_Required work_
Using the data beneath this instruction, retype only the lines from the one that contains "data until acknowledged." down to the one that contains "write is pending.", both included, exactly as they appear.

_Data for analysis_
$ cat src/rtl/fence_pkg.sv
// Shared types for the fence slot programmer.
// Assumes nothing beyond the encodings listed here.
package fence_pkg;

    typedef enum logic [1:0] {
        TILE_NONE = 2'd0,
        TILE_X    = 2'd1,
        TILE_Y    = 2'd2,
        TILE_RSVD = 2'd3
    } tile_mode_e;

    typedef enum logic [2:0] {
        SQ_IDLE,
        SQ_CLR_LO,
        SQ_WAIT_ROW,
        SQ_HI,
        SQ_LO
    } seq_state_e;

endpackage

$ cat src/rtl/fence_req_check.sv
// Judges whether a request may be carried out.
// A clear is always accepted. An enable needs a nonzero stride that is a
// multiple of 128 and a tiling layout of X or Y.
module fence_req_check
    import fence_pkg::*;
#(
    parameter int STRIDE_W = 17
) (
    input  logic [STRIDE_W-1:0] stride,
    input  logic [1:0]          mode,
    input  logic                clear,
    output logic                ok
);

    // Well-formedness decision for one request.
    always_comb begin
        ok = clear ||
             ((stride != '0) && (stride[6:0] == 7'd0) &&
              ((mode == TILE_X) || (mode == TILE_Y)));
    end

endmodule

$ cat src/rtl/fence_row_rem.sv
// Iterative restoring remainder: rem = dividend mod divisor.
// Takes W cycles after start, and fin stays high until the next start.
// Assumes the divisor is nonzero whenever start is asserted.
module fence_row_rem #(
    parameter int W = 32
) (
    input  logic         clk,
    input  logic         rst_n,
    input  logic         start,
    input  logic [W-1:0] dividend,
    input  logic [W-1:0] divisor,
    output logic         fin,
    output logic [W-1:0] rem
);

    localparam int CNT_W = $clog2(W + 1);

    logic [W-1:0]     dvd_q;
    logic [W-1:0]     dvs_q;
    logic [W-1:0]     rem_q;
    logic [CNT_W-1:0] cnt_q;
    logic             fin_q;
    logic [W:0]       trial;

    // Shift the next dividend bit into the partial remainder.
    always_comb begin
        trial = {rem_q, dvd_q[W-1]};
    end

    // One quotient bit per cycle: subtract the divisor when it fits.
    always_ff @(posedge clk) begin
        if (!rst_n) begin
            dvd_q <= '0;
            dvs_q <= '0;
            rem_q <= '0;
            cnt_q <= '0;
            fin_q <= 1'b0;
        end else if (start) begin
            dvd_q <= dividend;
            dvs_q <= divisor;
            rem_q <= '0;
            cnt_q <= CNT_W'(W);
            fin_q <= 1'b0;
        end else if (cnt_q != '0) begin
            if (trial >= {1'b0, dvs_q}) begin
                rem_q <= W'(trial - {1'b0, dvs_q});
            end else begin
                rem_q <= trial[W-1:0];
            end
            dvd_q <= dvd_q << 1;
            cnt_q <= cnt_q - 1'b1;
            fin_q <= (cnt_q == CNT_W'(1));
        end
    end

    assign fin = fin_q;
    assign rem = rem_q;

    // A finished remainder is always below the divisor.
    assert_rem_bound_R6: assert property (@(posedge clk) disable iff (!rst_n)
        fin_q |-> (rem_q < dvs_q));

    // The unit never reports finished while bits remain to be processed.
    assert_fin_after_count_R6: assert property (@(posedge clk) disable iff (!rst_n)
        (cnt_q != '0) |-> !fin_q);

endmodule

$ cat src/rtl/fence_word_pack.sv
// Builds the two 32-bit halves of a fence word from latched request fields.
// Assumes PITCH_SHIFT + PITCH_W <= 12, so the pitch field stays below the page bits.
module fence_word_pack #(
    parameter int W           = 32,
    parameter int STRIDE_W    = 17,
    parameter int PITCH_SHIFT = 2,
    parameter int PITCH_W     = 10
) (
    input  logic [W-1:0]        base,
    input  logic [W-1:0]        rsize,
    input  logic [STRIDE_W-1:0] stride,
    input  logic                y_tile,
    output logic [W-1:0]        hi_word,
    output logic [W-1:0]        lo_word
);

    localparam logic [W-1:0] PAGE_MASK = {{(W-12){1'b1}}, 12'd0};
    localparam logic [W-1:0] PAGE      = W'(4096);

    logic [PITCH_W-1:0] pitch;

    // Pitch in 128-byte units, minus one.
    always_comb begin
        pitch = PITCH_W'((stride >> 7) - 1'b1);
    end

    // Last page of the surface, and the start word with its flags.
    always_comb begin
        hi_word = (base + rsize - PAGE) & PAGE_MASK;
        lo_word = (base & PAGE_MASK)
                | (W'(pitch) << PITCH_SHIFT)
                | (W'(y_tile) << 1)
                | W'(1);
    end

endmodule

$ cat src/rtl/fence_seq.sv
// Issues the ordered register writes for one request and waits for an
// acknowledge on each one. A clear gives low zero then high zero. An enable
// gives low zero, then (once the row remainder is ready) the high word, then
// the low word. Assumes REG_BASE is 8-byte aligned.
module fence_seq
    import fence_pkg::*;
#(
    parameter int              SLOT_W   = 4,
    parameter int              ADDR_W   = 16,
    parameter logic [ADDR_W-1:0] REG_BASE = 16'h4000
) (
    input  logic              clk,
    input  logic              rst_n,
    input  logic              accept,
    input  logic              req_ok,
    input  logic              req_clear,
    input  logic [SLOT_W-1:0] slot_q,
    input  logic              row_fin,
    input  logic [31:0]       hi_word,
    input  logic [31:0]       lo_word,
    input  logic              wr_ack,
    output logic              wr_valid,
    output logic [ADDR_W-1:0] wr_addr,
    output logic [31:0]       wr_data,
    output logic              idle,
    output logic              done,
    output logic              err
);

    seq_state_e state;
    logic       clr_q;
    logic       done_q;
    logic       err_q;
    logic       low_safe;
    logic       hi_sel;

    // Step through the write order, advancing on each acknowledge.
    always_ff @(posedge clk) begin
        if (!rst_n) begin
            state    <= SQ_IDLE;
            clr_q    <= 1'b0;
            done_q   <= 1'b0;
            err_q    <= 1'b0;
            low_safe <= 1'b0;
        end else begin
            done_q <= 1'b0;
            err_q  <= 1'b0;
            case (state)
                SQ_IDLE: if (accept) begin
                    if (!req_ok) begin
                        err_q <= 1'b1;
                    end else begin
                        clr_q <= req_clear;
                        state <= SQ_CLR_LO;
                    end
                end
                SQ_CLR_LO: if (wr_ack) begin
                    low_safe <= 1'b1;
                    state    <= clr_q ? SQ_HI : SQ_WAIT_ROW;
                end
                SQ_WAIT_ROW: if (row_fin) begin
                    state <= SQ_HI;
                end
                SQ_HI: if (wr_ack) begin
                    if (clr_q) begin
                        state    <= SQ_IDLE;
                        done_q   <= 1'b1;
                        low_safe <= 1'b0;
                    end else begin
                        state <= SQ_LO;
                    end
                end
                SQ_LO: if (wr_ack) begin
                    state    <= SQ_IDLE;
                    done_q   <= 1'b1;
                    low_safe <= 1'b0;
                end
                default: state <= SQ_IDLE;
            endcase
        end
    end

    // Drive the bus from the current step.
    always_comb begin
        wr_valid = 1'b0;
        wr_data  = '0;
        hi_sel   = 1'b0;
        case (state)
            SQ_CLR_LO: wr_valid = 1'b1;
            SQ_HI: begin
                wr_valid = 1'b1;
                hi_sel   = 1'b1;
                wr_data  = clr_q ? 32'd0 : hi_word;
            end
            SQ_LO: begin
                wr_valid = 1'b1;
                wr_data  = lo_word;
            end
            default: ;
        endcase
        wr_addr = REG_BASE + (ADDR_W'(slot_q) << 3) + (hi_sel ? ADDR_W'(4) : ADDR_W'(0));
    end

    assign idle = (state == SQ_IDLE);
    assign done = done_q;
    assign err  = err_q;

    // A pending write keeps its address and data until acknowledged.
    assert_wr_hold_R4: assert property (@(posedge clk) disable iff (!rst_n)
        (wr_valid && !wr_ack) |=> (wr_valid && $stable(wr_addr) && $stable(wr_data)));

    // The request side is closed while a write is pending.
    assert_busy_closed_R1: assert property (@(posedge clk) disable iff (!rst_n)
        wr_valid |-> !idle);

    // The high half is touched only after the low half has been zeroed.
    assert_hi_after_zero_R2: assert property (@(posedge clk) disable iff (!rst_n)
        (wr_valid && wr_addr[2]) |-> low_safe);

    // A rejected request issues no write.
    assert_err_no_write_R8: assert property (@(posedge clk) disable iff (!rst_n)
        err |-> !wr_valid);

    // Completion and rejection are never reported together.
    assert_one_outcome_R9: assert property (@(posedge clk) disable iff (!rst_n)
        !(done && err));

endmodule

$ cat src/rtl/fence_prog.sv
// Top of the fence slot programmer. Latches a request on acceptance, starts
// the tile-row remainder for enables, and lets the sequencer emit the writes.
// Assumes the write target holds wr_ack low unless wr_valid is high.
module fence_prog
    import fence_pkg::*;
#(
    parameter int                SLOT_W      = 4,
    parameter int                ADDR_W      = 16,
    parameter logic [ADDR_W-1:0] REG_BASE    = 16'h4000,
    parameter int                STRIDE_W    = 17,
    parameter int                PITCH_SHIFT = 2,
    parameter int                PITCH_W     = 10
) (
    input  logic                clk,
    input  logic                rst_n,
    input  logic                req_valid,
    output logic                req_ready,
    input  logic [SLOT_W-1:0]   req_slot,
    input  logic [31:0]         req_base,
    input  logic [31:0]         req_size,
    input  logic [STRIDE_W-1:0] req_stride,
    input  logic [1:0]          req_mode,
    input  logic                req_clear,
    output logic                wr_valid,
    input  logic                wr_ack,
    output logic [ADDR_W-1:0]   wr_addr,
    output logic [31:0]         wr_data,
    output logic                done,
    output logic                err
);

    localparam int W = 32;

    logic                accept;
    logic                req_ok;
    logic                idle;
    logic                row_fin;
    logic [W-1:0]        row_len;
    logic [W-1:0]        row_rem;
    logic [W-1:0]        rsize;
    logic [W-1:0]        hi_word;
    logic [W-1:0]        lo_word;
    logic [SLOT_W-1:0]   slot_q;
    logic [W-1:0]        base_q;
    logic [W-1:0]        size_q;
    logic [STRIDE_W-1:0] stride_q;
    logic                y_q;

    assign req_ready = idle;
    assign accept    = req_valid && idle;

    // Tile row length of the incoming request.
    always_comb begin
        row_len = (req_mode == TILE_Y) ? (W'(req_stride) << 5) : (W'(req_stride) << 3);
        rsize   = size_q - row_rem;
    end

    // Capture the request fields on acceptance.
    always_ff @(posedge clk) begin
        if (!rst_n) begin
            slot_q   <= '0;
            base_q   <= '0;
            size_q   <= '0;
            stride_q <= '0;
            y_q      <= 1'b0;
        end else if (accept) begin
            slot_q   <= req_slot;
            base_q   <= req_base;
            size_q   <= req_size;
            stride_q <= req_stride;
            y_q      <= (req_mode == TILE_Y);
        end
    end

    fence_req_check #(.STRIDE_W(STRIDE_W)) u_check (
        .stride (req_stride),
        .mode   (req_mode),
        .clear  (req_clear),
        .ok     (req_ok)
    );

    fence_row_rem #(.W(W)) u_rem (
        .clk      (clk),
        .rst_n    (rst_n),
        .start    (accept && req_ok && !req_clear),
        .dividend (req_size),
        .divisor  (row_len),
        .fin      (row_fin),
        .rem      (row_rem)
    );

    fence_word_pack #(
        .W           (W),
        .STRIDE_W    (STRIDE_W),
        .PITCH_SHIFT (PITCH_SHIFT),
        .PITCH_W     (PITCH_W)
    ) u_pack (
        .base    (base_q),
        .rsize   (rsize),
        .stride  (stride_q),
        .y_tile  (y_q),
        .hi_word (hi_word),
        .lo_word (lo_word)
    );

    fence_seq #(
        .SLOT_W   (SLOT_W),
        .ADDR_W   (ADDR_W),
        .REG_BASE (REG_BASE)
    ) u_seq (
        .clk       (clk),
        .rst_n     (rst_n),
        .accept    (accept),
        .req_ok    (req_ok),
        .req_clear (req_clear),
        .slot_q    (slot_q),
        .row_fin   (row_fin),
        .hi_word   (hi_word),
        .lo_word   (lo_word),
        .wr_ack    (wr_ack),
        .wr_valid  (wr_valid),
        .wr_addr   (wr_addr),
        .wr_data   (wr_data),
        .idle      (idle),
        .done      (done),
        .err       (err)
    );

endmodule

$ cat config.mk
export PLATFORM = sky130hd
export DESIGN_NAME = fence_prog
export DESIGN_NICKNAME = d
export VERILOG_FILES = /design/src/rtl/fence_pkg.sv /design/src/rtl/fence_req_check.sv /design/src/rtl/fence_row_rem.sv /design/src/rtl/fence_word_pack.sv /design/src/rtl/fence_seq.sv /design/src/rtl/fence_prog.sv
export SDC_FILE = /design/constraint.sdc
export NUM_CORES = 1
export LEC_CHECK = 0
export BUFFER_PORTS_ARGS = -buffer_cell sky130_fd_sc_hd__buf_4
export CAP_MARGIN = 20
export CORE_MARGIN = 5
export CORE_UTILIZATION = 50
export CTS_CLUSTER_SIZE = 10
export DETAILED_ROUTE_END_ITERATION = 12
export HOLD_SLACK_MARGIN = 0.02
export PLACE_DENSITY = 0.75
export SLEW_MARGIN = 10
export SYNTH_ARGS = -nofsm -noshare
export SYNTH_HDL_FRONTEND = slang
export SYNTH_SLANG_ARGS = --single-unit
$ cat constraint.sdc
create_clock -name clk -period 9.5 [get_ports clk]
set_clock_uncertainty 0.2 [all_clocks]
set_input_delay 1.425 -clock clk [delete_from_list [all_inputs] [get_ports clk]]
set_output_delay 1.425 -clock clk [all_outputs]
set_load 0.005 [all_outputs]
==> results of run 1 <==
-- cell type report --
class / count / area, sq um / share of cell area [%]
well taps: 285 / 357 / 2.75
flip-flops and latches: 175 / 3500 / 27.0
multi-input cells: 1024 / 7010 / 54.0
clock buffers: 18 / 439 / 3.38
repair buffers: 143 / 1080 / 8.33
inverters: 121 / 454 / 3.50
clock inverters: 14 / 143 / 1.10
-- synth_stat cells, drive strengths merged (24+ instances only) --
library cell and n:
inv 121, ha 83, o21ai 51, nor2 58
o211a 45, fa 31, buf 24, a211oi 24
nand3 48, clkbuf 64, dfxtp 175, a21boi 84
a21oi 53, nand2 276, nor3 25, xnor2 38
-- worst min path at each step --
stage                           to  slack, ns  cells after the start
CTS                 u_rem.dvs_q[9]       0.25                      2
detailed placement  u_rem.dvs_q[9]       0.24                      2
finish              u_rem.dvs_q[9]       0.24                      2
floorplan           u_rem.dvs_q[5]       0.22                      2
global route          u_rem.rem[2]       0.27                      2
global placement    u_rem.dvs_q[9]       0.23                      2
-- critical path: cells and delay by family, from the launching register on --
family                     cells  cell delay, ns
xor gates and xnor gates       1            0.15
DFF                            1            0.38
buffers and inverters          2            0.24
adders and majority gates      3            1.25
AOI/OAI and AO/OA              7            1.75
-- per-stage QoR --
step | hold slack (ns) | std cells | setup slack [ns] | power, W
3_5_place_dp | 0.238 | 1747 | 4.15 | 0.00360
4_1_cts | 0.250 | 1779 | 3.67 | 0.00432
3_3_place_gp | 0.232 | 1747 | 4.19 | 0.00355
6_report | 0.244 | 1780 | 3.65 | 0.00432
5_1_grt | 0.274 | 1780 | 3.25 | 0.00471
2_1_floorplan | 0.220 | 1408 | 4.77 | 0.00302
-- routing by layer --
| layer | track usage (%) | up-vias |
|---|---|---|
| met5 | 0 | - |
| met4 | 6.49 | 0 |
| li1 | - | 4940 |
| met2 | 35.5 | 330 |
| met3 | 3.49 | 46 |
| met1 | 32.6 | 4713 |
-- registers in the layout, summed over array words and instances (netlist names) --
name and cells:
base_q 32, size_q 32, slot_q 4, stride_q 10, u_rem.cnt_q 6, u_rem.dvd_q 32, u_rem.dvs_q 19, u_rem.fin 1
u_rem.rem 32, u_seq.clr_q 1, u_seq.done 1, u_seq.err 1, u_seq.state 3, y_q 1
-- cells by family after synthesis --
family          count (synthesis)  synth area share [%]
mux                            19                  1.70
other cells                     2                0.0662
compound gates                341                  21.6
fa+ha+maj                     114                  14.6
simple gates                  488                  19.5
xor+xnor                       51                  3.94
flops                         175                  30.9
buf+inv                       209                  7.70
-- cells in the final DEF, fill, tap and decap left out, types with 7 or more instances in the layout --
| cell type | netlist | layout |
|---|---|---|
| o22ai_1 | 18 | 18 |
| a31oi_1 | 8 | 8 |
| mux2i_1 | 17 | 17 |
| xnor2_1 | 38 | 38 |
| nor2_1 | 58 | 58 |
| conb_1 | 2 | 11 |
| o211ai_1 | 8 | 8 |
| o211a_1 | 45 | 45 |
| or3_1 | 9 | 8 |
| xor2_1 | 13 | 13 |
| o21ai_0 | 41 | 41 |
| nor2b_1 | 8 | 8 |
| and3_1 | 7 | 7 |
| a21oi_1 | 52 | 52 |
| nor4_1 | 9 | 9 |
| buf_4 | 13 | 142 |
| o21ai_1 | 10 | 10 |
| a21o_1 | 16 | 16 |
| nand2_1 | 275 | 273 |
| a21boi_0 | 83 | 83 |
| a211oi_1 | 23 | 23 |
| fa_1 | 31 | 31 |
| nand2b_1 | 13 | 13 |
| clkbuf_16 | 0 | 17 |
| dfxtp_1 | 175 | 175 |
| nand3_1 | 47 | 47 |
| inv_1 | 121 | 121 |
| ha_1 | 83 | 83 |
| nor3_1 | 23 | 22 |
-- where the power goes --
group	switching (W)	internal (W)	total (W)
clock	0.000334	0.000356	0.000690
combinational	0.00156	0.00109	0.00265
sequential	0.000123	0.000859	0.000982
==> flow_summary.yaml, run 1 <==
outcome:
  outcome: "finished clean"
floorplan:
  die_w_microns: 161
  fp.dieArea_sq_mm: 0.0258
  rows: 55
  initial_core_util_pct: 50.4
  ios: 144
  die_h_microns: 161
  core_region_area_sq_mm: 0.0225
clock_network:
  cts.htree.levels: 4
  post-cts-setup-buffer-count: 0
  clk_pin_slew_ns: 0.07
  clock_sinks: 175
  cts_buffers: 17
  hold_buffers: 0
  clock_latency_ns: 0.44
  clockRootBuffer: "clkbuf_16"
  cts_resized: 0
  clockBufferDepth: 2
  cts_tree: "yes"
grt:
  grt_pass1_wl_mm: 48.5
  antenna_found_initial: 0
  grt_overflow: 0
  grt_pass1_vias: 9619
  grt_usage_pct: 22.7
  grt_start_max_net_pins: 87
setup_path:
  critPathArrivalTime_ns: 4.23
  crit_path_end: "wr_data[30]"
  r2r-end: "u_rem.rem[12]"
  critPathLaunch: "u_rem.rem[11]"
  reg2reg_from: "u_rem.dvs_q[14]"
  startpoint_type: "register"
  crit_path_max_fanout: 5
  worstRegToRegCells: 11
  slowest_stage: "o41ai_1"
  regToRegSetupSlack_ns: 5.67
  end_kind: "output port"
  slowest_delay_ns: 0.69
  cp.required_ns: 7.88
  crit_path_cell_trace: "inv_1 -> fa_1 -> fa_1 -> ha_1 -> o21ai_0 -> o21ai_0 -> a32oi_1 -> o21ai_1 -> o41ai_1 -> o41a_1 -> xor2_1 -> o22ai_1 -> buf_4"
  crit_type: "register to output port"
synth:
  synthCells: 1399
  synthTopCellsByArea: "dfxtp_1 31%, ha_1 9.2%, nand2_1 9.1%"
  ys_warn_count: 0
  ys_ff_latch: 175
  ys_seq_area_share_pct: 30.9
  synthFlopType: "dfxtp_1"
  synthArstFlopShare_pct: 0
  syn-cell-area_sq_mm: 0.0113
  synth.avg_cell_area_sq_um: 8.10
  synth_edf_count: 0
  synth_top_area_share_pct: 30.9
  ys_types: 76
  synth_top_cell_by_area: "dfxtp_1"
sta:
  post-route-period-util_pct: 61.6
  rsz0062_at_grt: "false"
  finalHoldViolCount: 0
  maxSlewHeadroom_pct: 34.0
  fin_crit_ns: 5.85
  fmax_mhz: 171
  setup_viol: 0
  tns_ns: 0
  worst_pin_slew_ns: 0.989
  slew_violations: 0
final_layout:
  final_nets: 1688
  n_antenna_cell: 0
  fillCellCount: 2042
  final_area_sq_mm: 0.0130
  drive_above_1_share_pct: 13.2
  area_growth_pct: 14.5
  finish.utilization_pct: 57.7
hold_path:
  min_path_type: "register to register"
  min_from: "u_rem.dvs_q[9]"
place:
  io_buffers: 132
  place_area_sq_mm: 0.0124
  dp_hpwl_mm: 22.6
  gp_congestion: 0.914
power_and_ir_drop:
  p_leak_nw: 5.91
  power_density_mw_per_mm2: 333
  ir_drop_v: 0.000167
drt:
  topRoutingLayerUsed: "met4"
  dr_wl_met2_mm: 13.2
  routed-wl-met3_mm: 1.85
  drtIter0Drc: 745
  remaining_drc_errors: 0
  met1Wirelength_mm: 13.9
  vias: 10000
  wl_mm: 29.6
  ant_nets: 0
  routed_via_density: 5.63
  post_drt_wl_per_cell_microns: 16.7
  drt-pass1-iter-count: 8
job:
  maxCapViolCount: 0
Note: power is estimated with default switching activity, not from simulation.
==> inputs of run 2 (changes only) <==
--- a/config.mk
+++ b/config.mk
@@ -12,7 +12,7 @@
 export CTS_CLUSTER_SIZE = 10
 export DETAILED_ROUTE_END_ITERATION = 12
 export HOLD_SLACK_MARGIN = 0.02
-export PLACE_DENSITY = 0.75
+export PLACE_DENSITY = 0.78
 export SLEW_MARGIN = 10
 export SYNTH_ARGS = -nofsm -noshare
 export SYNTH_HDL_FRONTEND = slang
==> constraint.sdc (replaced) <==
create_clock -name clk -period 5.2 [get_ports clk]
set_clock_uncertainty 0.2 [all_clocks]
set_input_delay 0.78 -clock clk [delete_from_list [all_inputs] [get_ports clk]]
set_output_delay 0.78 -clock clk [all_outputs]
set_load 0.005 [all_outputs]
==> run 2 against run 1 <==
Net effect:
- via count increased by 0.73%
- sequential share of layout area decreased by 0.13 points
- wire length increased by 1.4%
- register-to-register slack got worse by 4.3 ns
- cell area increased by 0.49%
- non-clock buffer count increased by 2
- combinational power increased by 86%
- first-iteration DRC count increased by 24%
- critical path depth unchanged
- sequential cell count unchanged
- critical path type unchanged
- largest cell class unchanged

_Solution_
    // A pending write keeps its address and data until acknowledged.
    assert_wr_hold_R4: assert property (@(posedge clk) disable iff (!rst_n)
        (wr_valid && !wr_ack) |=> (wr_valid && $stable(wr_addr) && $stable(wr_data)));

    // The request side is closed while a write is pending.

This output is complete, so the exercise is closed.